**config.mk**
```make
export PLATFORM = sky130hd
export DESIGN_NAME = aes_ctr_keystream_combiner
export DESIGN_NICKNAME = d
export VERILOG_FILES = /design/src/rtl/aes_ctr_keystream_combiner.sv
export SDC_FILE = /design/constraint.sdc
export NUM_CORES = 1
export LEC_CHECK = 0
export CORE_MARGIN = 5
export CORE_UTILIZATION = 51
export DETAILED_ROUTE_END_ITERATION = 16
export PLACE_DENSITY_LB_ADDON = 0.12
export REMOVE_ABC_BUFFERS = 1
export SLEW_MARGIN = 10
export SYNTH_ARGS = -nofsm -noshare
export SYNTH_HDL_FRONTEND = slang
export SYNTH_SLANG_ARGS = --single-unit
```
**constraint.sdc**
```tcl
create_clock -name clk -period 5.5 [get_ports clk]
set_input_delay 0.55 -clock clk [delete_from_list [all_inputs] [get_ports clk]]
set_output_delay 0.55 -clock clk [all_outputs]
set_load 0.02 [all_outputs]
```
────────
**DIRECTIONS FOR THIS TASK**
Each record above must be output without any alteration.

**SOLUTION**
**config.mk**
```make
export PLATFORM = sky130hd
export DESIGN_NAME = aes_ctr_keystream_combiner
export DESIGN_NICKNAME = d
export VERILOG_FILES = /design/src/rtl/aes_ctr_keystream_combiner.sv
export SDC_FILE = /design/constraint.sdc
export NUM_CORES = 1
export LEC_CHECK = 0
export CORE_MARGIN = 5
export CORE_UTILIZATION = 51
export DETAILED_ROUTE_END_ITERATION = 16
export PLACE_DENSITY_LB_ADDON = 0.12
export REMOVE_ABC_BUFFERS = 1
export SLEW_MARGIN = 10
export SYNTH_ARGS = -nofsm -noshare
export SYNTH_HDL_FRONTEND = slang
export SYNTH_SLANG_ARGS = --single-unit
```
**constraint.sdc**
```tcl
create_clock -name clk -period 5.5 [get_ports clk]
set_input_delay 0.55 -clock clk [delete_from_list [all_inputs] [get_ports clk]]
set_output_delay 0.55 -clock clk [all_outputs]
set_load 0.02 [all_outputs]
```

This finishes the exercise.